基于深度学习和自一致性的无旋转异构体蛋白质序列设计

Rotamer-free protein sequence design based on deep learning and self-consistency.

作者信息

Liu Yufeng, Zhang Lu, Wang Weilun, Zhu Min, Wang Chenchen, Li Fudong, Zhang Jiahai, Li Houqiang, Chen Quan, Liu Haiyan

机构信息

MOE Key Laboratory for Membraneless Organelles and Cellular Dynamics, School of Life Sciences, Division of Life Sciences and Medicine, University of Science and Technology of China, Hefei, Anhui, China.

CAS Key Laboratory of GIPAS, School of Information Science and Technology, Department of Electronic Engineering and Information Science, University of Science and Technology of China, Hefei, Anhui, China.

出版信息

Nat Comput Sci. 2022 Jul;2(7):451-462. doi: 10.1038/s43588-022-00273-6. Epub 2022 Jul 21.
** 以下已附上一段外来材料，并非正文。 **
===== src/design/alc_pkg.sv =====
`timescale 1ns / 1ps
// ----------------------------------------------------------------------------
// alc_pkg
// Shared widths, register indexes, coefficient tables and the config struct
// for the ambient light lux calculator.
// ----------------------------------------------------------------------------
package alc_pkg;

	// field and internal widths
	localparam int CNT_W   = 16;            // raw channel count
	localparam int SCF_W   = 19;            // scale factor incl. gain shift
	localparam int SFRAC_W = 10;            // scale factor fraction bits
	localparam int SC_W    = 25;            // scaled channel count
	localparam int RFRAC_W = 9;             // ratio fraction bits
	localparam int NUM_W   = SC_W + RFRAC_W + 1;  // ir << 10
	localparam int THR_W   = 11;            // 2*breakpoint+1
	localparam int TP_W    = SC_W + THR_W;  // threshold product
	localparam int COEF_W  = 10;            // offset / slope
	localparam int MAC_W   = SC_W + COEF_W; // product width
	localparam int LFRAC_W = 14;            // lux fraction bits
	localparam int LUX_W   = 21;
	localparam int SEG_N   = 8;
	localparam int SEG_W   = 3;
	localparam logic [SEG_W-1:0] SEG_LAST = SEG_W'(SEG_N - 1);
	localparam logic [LUX_W-1:0] LUX_MAX  = 21'd1205297;

	// configuration port
	localparam int CFG_IDX_W  = 2;
	localparam int CFG_DATA_W = 2;
	localparam logic [CFG_IDX_W-1:0] REG_GAIN_HIGH  = 2'd0;
	localparam logic [CFG_IDX_W-1:0] REG_INTEG_MODE = 2'd1;
	localparam logic [CFG_IDX_W-1:0] REG_PACKAGE_CS = 2'd2;

	// integration modes
	localparam logic [1:0] INTEG_SHORT  = 2'd0;
	localparam logic [1:0] INTEG_MEDIUM = 2'd1;
	localparam logic [1:0] INTEG_LONG   = 2'd2;

	localparam logic [SCF_W-1:0] SCALE_SHORT  = 19'h07517;
	localparam logic [SCF_W-1:0] SCALE_MEDIUM = 19'h00fe7;
	localparam logic [SCF_W-1:0] SCALE_UNITY  = 19'h00400;
	localparam int               GAIN_SHIFT   = 4;

	typedef logic [SC_W-1:0]   scaled_t;
	typedef logic [SEG_W-1:0]  seg_t;
	typedef logic [COEF_W-1:0] coef_t;

	typedef struct packed {
		logic       gain_high;
		logic [1:0] integration_mode;
		logic       package_cs;
	} cfg_t;

	typedef logic [9:0] tab_row_t [SEG_N];

	localparam tab_row_t BRK_T = '{10'h040, 10'h080, 10'h0c0, 10'h100,
	                                10'h138, 10'h19a, 10'h29a, 10'h29a};
	localparam tab_row_t BRK_C = '{10'h043, 10'h085, 10'h0c8, 10'h10a,
	                                10'h14d, 10'h19a, 10'h29a, 10'h29a};
	localparam tab_row_t OFS_T = '{10'h1f2, 10'h214, 10'h23f, 10'h270,
	                                10'h16f, 10'h0d2, 10'h018, 10'h000};
	localparam tab_row_t OFS_C = '{10'h204, 10'h228, 10'h253, 10'h282,
	                                10'h177, 10'h101, 10'h037, 10'h000};
	localparam tab_row_t SLP_T = '{10'h1be, 10'h2d1, 10'h37b, 10'h3fe,
	                                10'h1fc, 10'h0fb, 10'h012, 10'h000};
	localparam tab_row_t SLP_C = '{10'h1ad, 10'h2c1, 10'h363, 10'h3df,
	                                10'h1dd, 10'h127, 10'h02b, 10'h000};

	// r <= B  is the same as  q <= 2B  is the same as  num < (2B+1)*sbb
	function automatic logic [THR_W-1:0] brk_thr(input logic cs, input seg_t idx);
		logic [9:0] b;
		b = cs ? BRK_C[idx] : BRK_T[idx];
		return {b, 1'b1};
	endfunction

	function automatic coef_t ofs_coef(input logic cs, input seg_t idx);
		return cs ? OFS_C[idx] : OFS_T[idx];
	endfunction

	function automatic coef_t slp_coef(input logic cs, input seg_t idx);
		return cs ? SLP_C[idx] : SLP_T[idx];
	endfunction

endpackage


===== src/design/alc_lux.sv =====
`timescale 1ns / 1ps
// ----------------------------------------------------------------------------
// alc_lux
// Stages 4 and 5: offset*broadband and slope*infrared, clamped difference,
// rounding and the final shift to whole lux.
// ----------------------------------------------------------------------------
module alc_lux (
	input  logic                      clk,
	input  logic                      arst_n,
	input  logic                      adv,
	input  alc_pkg::cfg_t             cfg,
	input  logic                      v_s3,
	input  alc_pkg::seg_t             seg_s3,
	input  alc_pkg::scaled_t          sbb_s3,
	input  alc_pkg::scaled_t          sir_s3,
	output logic                      v_s5,
	output logic [alc_pkg::LUX_W-1:0] lux_s5
);

	localparam int MW = alc_pkg::MAC_W;

	logic            v_s4;
	logic [MW-1:0]   pos_s4;
	logic [MW-1:0]   neg_s4;
	logic [MW-1:0]   diff;
	logic [MW:0]     rnd;
	alc_pkg::coef_t  ofs;
	alc_pkg::coef_t  slp;

	assign ofs = alc_pkg::ofs_coef(cfg.package_cs, seg_s3);
	assign slp = alc_pkg::slp_coef(cfg.package_cs, seg_s3);

	// clamp, add half an lsb, drop the fraction
	always_comb begin
		diff = (pos_s4 > neg_s4) ? (pos_s4 - neg_s4) : '0;
		rnd  = {1'b0, diff} + ((MW + 1)'(1) << (alc_pkg::LFRAC_W - 1));
	end

	// valid bits
	always_ff @(posedge clk or negedge arst_n) begin
		if (!arst_n) begin
			v_s4 <= 1'b0;
			v_s5 <= 1'b0;
		end else if (adv) begin
			v_s4 <= v_s3;
			v_s5 <= v_s4;
		end
	end

	// stage 4 and 5 data
	always_ff @(posedge clk) begin
		if (adv) begin
			pos_s4 <= MW'(sbb_s3) * MW'(ofs);
			neg_s4 <= MW'(sir_s3) * MW'(slp);
			lux_s5 <= rnd[alc_pkg::LFRAC_W +: alc_pkg::LUX_W];
		end
	end

`ifndef SYNTH
	// the segment past the last breakpoint has zero coefficients
	a_last_seg: assert property (@(posedge clk) disable iff (!arst_n)
		(v_s3 && seg_s3 == alc_pkg::SEG_LAST && adv) |=>
		(pos_s4 == '0 && neg_s4 == '0))
		else $error("last segment produced a nonzero product");
`endif

endmodule

===== config.mk =====
export PLATFORM = sky130hd
export DESIGN_NAME = alc_lux
export DESIGN_NICKNAME = d
export VERILOG_FILES = /design/src/design/alc_pkg.sv /design/src/design/alc_lux.sv
export SDC_FILE = /design/constraint.sdc
export NUM_CORES = 1
export LEC_CHECK = 0
export ABC_CLOCK_PERIOD_IN_PS = 4100
export BUFFER_PORTS_ARGS = -buffer_cell sky130_fd_sc_hd__buf_4
export CAP_MARGIN = 20
export CELL_PAD_IN_SITES_DETAIL_PLACEMENT = 1
export CELL_PAD_IN_SITES_GLOBAL_PLACEMENT = 1
export CORE_ASPECT_RATIO = 1.2
export CORE_MARGIN = 2
export CORE_UTILIZATION = 46
export DETAILED_ROUTE_END_ITERATION = 6
export PLACE_DENSITY_LB_ADDON = 0.1
export SKIP_CTS_REPAIR_TIMING = 1
export SLEW_MARGIN = 20
export SYNTH_ARGS = -nofsm -noshare
export SYNTH_HDL_FRONTEND = slang
export SYNTH_SLANG_ARGS = --single-unit
export TNS_END_PERCENT = 20

===== constraint.sdc =====
create_clock -name clk -period 4.1 [get_ports clk]
set_input_delay 0.41 -clock clk [delete_from_list [all_inputs] [get_ports clk]]
set_output_delay 0.41 -clock clk [all_outputs]
set_load 0.005 [all_outputs]

==> metrics.md <==
| Metric | Value |
|---|---|
| Status | finished, violations left |
| Violated checks | negative setup slack |
| Number of synthesized flops with an enable pin | 91 |
| Synthesized area per cell | 9.055 sq um |
| Cell Area, Synth | 21100 sq um |
| Clock transition at path regs | 0.08 ns |
| Clock sinks | 93 |
| Final Hold Fails | 0 |
| Final WS setup | -2.204 ns |
| Via Count | 17760 |
| Yosys warning total | 0 |
| # DRC | 0 |
| Core box area | 45090 sq um |
| Global route total overflow | 0 |
| Max-slew headroom | 0.4301 |
| Highest clock rate | 0.1586 GHz |
| # diodes | 0 |
| Gpl congestion | 0.8889 |
| Hold Crit Class | in -> reg |
| Area contributors post-synth | fa_1 (35%), edfxtp_1 (13%), ha_1 (11%) |
| Yosys top cell area share | 0.3454 |
| Area growth syn-to-layout | 27.52% |
| Placed Cells | 3304 |
| Detailed Routing Iterations Pass 1 | 5 |
| Worst Tran Pin Value | 0.8548 ns |
| Synth top cells by count | inv_1 (400), fa_1 (364), nand2_1 (312) |
| Vias in the first global route | 20190 |
| Most frequent CP cell | fa_1 |
| Register area share after synthesis | 0.1319 |
| Max-slew violations | 0 |
| CTS Buf Count | 9 |
| Non-Filler Instances | 3357 |
| Clk_lat worst skew | 0.36 ns |
| Die height | 238.6 um |
| Synth unique cells | 76 |
| CP Launch Type | input port |
| Largest net degree at the start of global routing | 68 |
| Critical path class | in -> reg |
| Endpoints failing setup | 60 |
| Layout cells sized above 1 | 0.2587 |
| CP max FO | 6 |
| Num ports | 83 |
| Initial Utilization | 0.4679 |
| Synth Flop Type | edfxtp_1 |
| Final min period | 6.304 ns |
| CTS max path bufs | 2 |
| DR WL/cell | 19.63 um |
| WP data required | 4.22 ns |
| Synth Register Bits | 93 |
| First DRT Iteration DRCs | 578 |
| PortBufs | 79 |
| Global-route wire length before repair | 100300 um |
| Asr flop ratio synth | 0.02151 |
| Mapped Nets | 2938 |
| Post-detail-place hpwl | 54260 um |
| DRT antenna net count | 0 |
| Fin crit share | 1.537 |
| Clock Skew | 0.01450 ns |
| Unrepaired setup endpoints after global routing | yes |
| Maxcap violations | 0 |
| Initial antenna violation count | 1 |
| Yosys top cell by area | fa_1 |
| Most common cell in the netlist | inv_1 |
| Fillcell total | 5228 |
| Via/cell ratio | 5.290 |
| H-tree depth | 3 |
| CTS tree | built |
| Worst Setup End Kind | flop |
| Routed WL | 65900 um |
| Post-synthesis cell count | 2330 |
| Row cnt | 85 |
| Overall Global Routing Usage | 0.2676 |
| CP max stage delay | 0.54 ns |
| Root Buffer | clkbuf_16 |
| Crit path DAT | 6.42 ns |
| Slowest-stage cell, CP | fa_1 |
| Die area | 47600 sq um |
| NumNets Final | 3351 |
| Die width | 199.5 um |
flip-flops by register name (all words and copies together), names as in the netlist:
signal and count:
lux_s5 21, v_s5 1, pos_s4 35, v_s4 1
neg_s4 35
area by class of cell:
cell class | count | area [sq um] | share of cell area
repair buffers | 503 | 4192 | 0.1558
inverters | 400 | 1516 | 0.05636
well taps | 609 | 762.0 | 0.02832
multi-input cells | 1736 | 17370 | 0.6456
clock buffers | 10 | 229.0 | 0.008510
clock inverters | 6 | 53.80 | 0.002000
flip-flops and latches | 93 | 2783 | 0.1034
logic make-up (layout without fill, tap and decap cells):
group | count (synthesis) | count (layout) | share of synthesized area
buf+inv | 501 | 919 | 0.08949
flops | 93 | 93 | 0.1319
fa+ha+maj | 547 | 547 | 0.4539
compound gates | 304 | 304 | 0.09322
simple gates | 782 | 782 | 0.1882
mux | 7 | 7 | 0.003499
xor+xnor | 96 | 96 | 0.03985
placed cells by master, fill, tap and decap left out, types with 20 or more instances in the layout:
cell type and count:
nand3_1 21, xnor2_1 61, xor2_1 34, nor2_1 68
ha_4 22, a21o_1 54, ha_1 155, and2_1 228
nand2_1 301, buf_4 461, o21ai_0 26, a21oi_1 65
buf_12 20, inv_1 378, nor2b_1 27, a21oi_2 39
fa_1 358, edfxtp_1 91
critical path, delay by kind of cell:
family	cells	cell delay [ns]
xor gates and xnor gates	1	0.09
AOI/OAI and AO/OA	8	1.50
buffers and inverters	7	0.71
adders and majority gates	7	3.12
and+or+nand+nor	6	0.58
per-stage QoR:
step / setup TNS [ns] / area (sq um) / hold WS, ns / worst slack, ns / utilization
after floorplan: -91.58 / 21490 / 0.1144 / -2.284 / -
after global placement: -117.46 / 25490 / 0.1922 / -2.650 / 0.5652
after detailed placement: -125.18 / 25490 / 0.1937 / -2.780 / 0.5652
after CTS: -102.41 / 25770 / -0.1929 / -2.389 / 0.5714
after global routing: -108.98 / 26910 / 0.2737 / -2.436 / 0.5967
final: -96.67 / 26910 / 0.2852 / -2.204 / 0.5967
routing by layer:
| layer | GRT usage | share of wire |
|---|---|---|
| met5 | 0 | 0.00020 |
| met1 | 0.3035 | 0.39 |
| met4 | 0.07340 | 0.034 |
| met3 | 0.01975 | 0.021 |
| met2 | 0.5291 | 0.56 |
final timing paths:
check                              to  slack [ns]      start  cells past startpoint
max reg2reg                lux_s5[16]        0.18  pos_s4[6]                     11
max in group asynchronous        v_s4        3.64     arst_n                      2
min reg2reg                      v_s4        0.52       v_s4                      1
min                              v_s4        0.29       v_s3                      2
max                        pos_s4[32]       -2.20  seg_s3[0]                     29
min in group asynchronous        v_s5        0.38     arst_n                      2
Power is not shown: default switching activity piles up to over one toggle a cycle in this logic, so the estimate is an artifact.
DOI:10.1038/s43588-022-00273-6

PMID:38177863

Abstract

Several previously proposed deep learning methods to design amino acid sequences that autonomously fold into a given protein backbone yielded promising results in computational tests but did not outperform conventional energy function-based methods in wet experiments. Here we present the ABACUS-R method, which uses an encoder-decoder network trained using a multitask learning strategy to predict the sidechain type of a central residue from its three-dimensional local environment, which includes, besides other features, the types but not the conformations of the surrounding sidechains. This eliminates the need to reconstruct and optimize sidechain structures, and drastically simplifies the sequence design process. Thus iteratively applying the encoder-decoder to different central residues is able to produce self-consistent overall sequences for a target backbone. Results of wet experiments, including five structures solved by X-ray crystallography, show that ABACUS-R outperforms state-of-the-art energy function-based methods in success rate and design precision.

摘要

此前提出的几种用于设计能自主折叠成给定蛋白质主链的氨基酸序列的深度学习方法，在计算测试中取得了有前景的结果，但在湿实验中并未优于传统的基于能量函数的方法。在此，我们提出了ABACUS-R方法，该方法使用一个通过多任务学习策略训练的编码器-解码器网络，从其三维局部环境预测中心残基的侧链类型，除其他特征外，该局部环境包括周围侧链的类型但不包括其构象。这消除了重建和优化侧链结构的需要，并极大地简化了序列设计过程。因此，将编码器-解码器迭代应用于不同的中心残基能够为目标主链生成自洽的整体序列。湿实验结果，包括通过X射线晶体学解析的五个结构，表明ABACUS-R在成功率和设计精度方面优于目前最先进的基于能量函数的方法。